[Collected data]
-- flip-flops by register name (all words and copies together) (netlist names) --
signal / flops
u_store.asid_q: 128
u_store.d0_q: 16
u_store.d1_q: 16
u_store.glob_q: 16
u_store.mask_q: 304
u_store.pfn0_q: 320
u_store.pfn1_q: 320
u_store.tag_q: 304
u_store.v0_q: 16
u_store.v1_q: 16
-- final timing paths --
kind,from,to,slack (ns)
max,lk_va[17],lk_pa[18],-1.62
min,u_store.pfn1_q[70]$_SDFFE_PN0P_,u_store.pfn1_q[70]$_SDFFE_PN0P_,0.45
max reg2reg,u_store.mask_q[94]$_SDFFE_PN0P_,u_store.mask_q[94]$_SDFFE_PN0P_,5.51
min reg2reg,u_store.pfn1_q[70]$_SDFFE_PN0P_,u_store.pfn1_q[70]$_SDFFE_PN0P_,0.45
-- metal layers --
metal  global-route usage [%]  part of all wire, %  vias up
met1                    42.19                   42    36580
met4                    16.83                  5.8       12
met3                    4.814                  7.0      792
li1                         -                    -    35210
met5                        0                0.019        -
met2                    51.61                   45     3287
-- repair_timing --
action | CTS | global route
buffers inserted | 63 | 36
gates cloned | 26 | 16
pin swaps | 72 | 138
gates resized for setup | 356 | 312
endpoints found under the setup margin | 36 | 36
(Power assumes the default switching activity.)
[config.mk]
export PLATFORM = sky130hd
export DESIGN_NAME = mem_lock_ctrl
export DESIGN_NICKNAME = d
export VERILOG_FILES = /design/src/rtl/mem_lock_pkg.sv /design/src/rtl/mem_lock_reg.sv /design/src/rtl/mem_lock_ext_gate.sv /design/src/rtl/mem_lock_spm_gate.sv /design/src/rtl/mem_lock_ctrl.sv
export SDC_FILE = /design/constraint.sdc
export NUM_CORES = 1
export LEC_CHECK = 0
export CORE_AREA = 2 2 39 41
export CTS_BUF_LIST = sky130_fd_sc_hd__clkbuf_4
export DETAILED_ROUTE_END_ITERATION = 8
export DIE_AREA = 0 0 41 43
export GPL_TIMING_DRIVEN = 0
export PLACE_DENSITY = 0.76
export SYNTH_ARGS = -nofsm -noshare
export SYNTH_HDL_FRONTEND = slang
export SYNTH_HIERARCHICAL = 1
export SYNTH_SLANG_ARGS = --single-unit
[constraint.sdc]
create_clock -name clk_i -period 2.6 [get_ports clk_i]
set_input_delay 0.39 -clock clk_i [delete_from_list [all_inputs] [get_ports clk_i]]
set_output_delay 0.39 -clock clk_i [all_outputs]
set_load 0.005 [all_outputs]
[src/rtl/mem_lock_pkg.sv]
package mem_lock_pkg;
  localparam int LOCK_W  = 6;
  localparam int NSECT   = 2;
  localparam int GEN_A   = 0;
  localparam int GEN_B   = 1;
  localparam int SECT_LO = 2;  // pair base; per section: write guard, read guard

  typedef enum logic [1:0] {SRC_EXT = 2'd0, SRC_BOOT = 2'd1, SRC_APP = 2'd2, SRC_NONE = 2'd3} src_e;
  typedef enum logic {OP_RD = 1'b0, OP_WR = 1'b1} op_e;
  typedef enum logic [1:0] {TGT_APPF = 2'd0, TGT_BOOTF = 2'd1, TGT_EE = 2'd2, TGT_FUSE = 2'd3} tgt_e;
  typedef enum logic [1:0] {MODE_OPEN = 2'd0, MODE_NOWR = 2'd1, MODE_SEALED = 2'd2} mode_e;
endpackage

[src/rtl/mem_lock_reg.sv]
module mem_lock_reg
  import mem_lock_pkg::*;
#(
  parameter int DATA_W = 8
) (
  input  logic              clk_i,
  input  logic              rst_ni,
  input  logic              wr_i,
  input  logic [DATA_W-1:0] data_i,
  input  logic              erase_i,
  output logic [LOCK_W-1:0] lock_o,
  output logic              erase_pulse_o
);
  logic [LOCK_W-1:0] lock_q;
  logic              pulse_q;
  logic              past_ok_q;

  always_ff @(posedge clk_i or negedge rst_ni) begin
    if (!rst_ni) begin
      lock_q    <= '1;
      pulse_q   <= 1'b0;
      past_ok_q <= 1'b0;
    end else begin
      past_ok_q <= 1'b1;
      pulse_q   <= erase_i;
      if (erase_i)   lock_q <= '1;  // erase overrides a concurrent write
      else if (wr_i) lock_q <= lock_q & data_i[LOCK_W-1:0];
    end
  end

  assign lock_o        = lock_q;
  assign erase_pulse_o = pulse_q;

  p_raise_only_r2: assert property (@(posedge clk_i) disable iff (!rst_ni)
    past_ok_q && !$past(erase_i) |-> ((lock_q & ~$past(lock_q)) == '0));
  p_erase_clear_r3: assert property (@(posedge clk_i) disable iff (!rst_ni)
    erase_i |=> (lock_q == '1) && erase_pulse_o);
  p_pulse_cause_r3: assert property (@(posedge clk_i) disable iff (!rst_ni)
    past_ok_q && erase_pulse_o |-> $past(erase_i));
endmodule

[src/rtl/mem_lock_ext_gate.sv]
module mem_lock_ext_gate
  import mem_lock_pkg::*;
(
  input  logic [LOCK_W-1:0] lock_i,
  input  op_e               op_i,
  output mode_e             mode_o,
  output logic              ok_o
);
  always_comb begin
    if (!lock_i[GEN_B] && !lock_i[GEN_A]) mode_o = MODE_SEALED;
    else if (!lock_i[GEN_B])              mode_o = MODE_NOWR;
    else                                  mode_o = MODE_OPEN;
  end

  always_comb begin
    unique case (mode_o)
      MODE_SEALED: ok_o = 1'b0;
      MODE_NOWR:   ok_o = (op_i == OP_RD);
      default:     ok_o = 1'b1;
    endcase
  end

  always_comb begin
    a_nowr_reads_r5: assert (!(mode_o == MODE_NOWR && op_i == OP_RD) || ok_o);
  end
endmodule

- **Exercise directions**
Look through the entries above, find each line containing "flops", and copy it.

- **Solution**
-- flip-flops by register name (all words and copies together) (netlist names) --
signal / flops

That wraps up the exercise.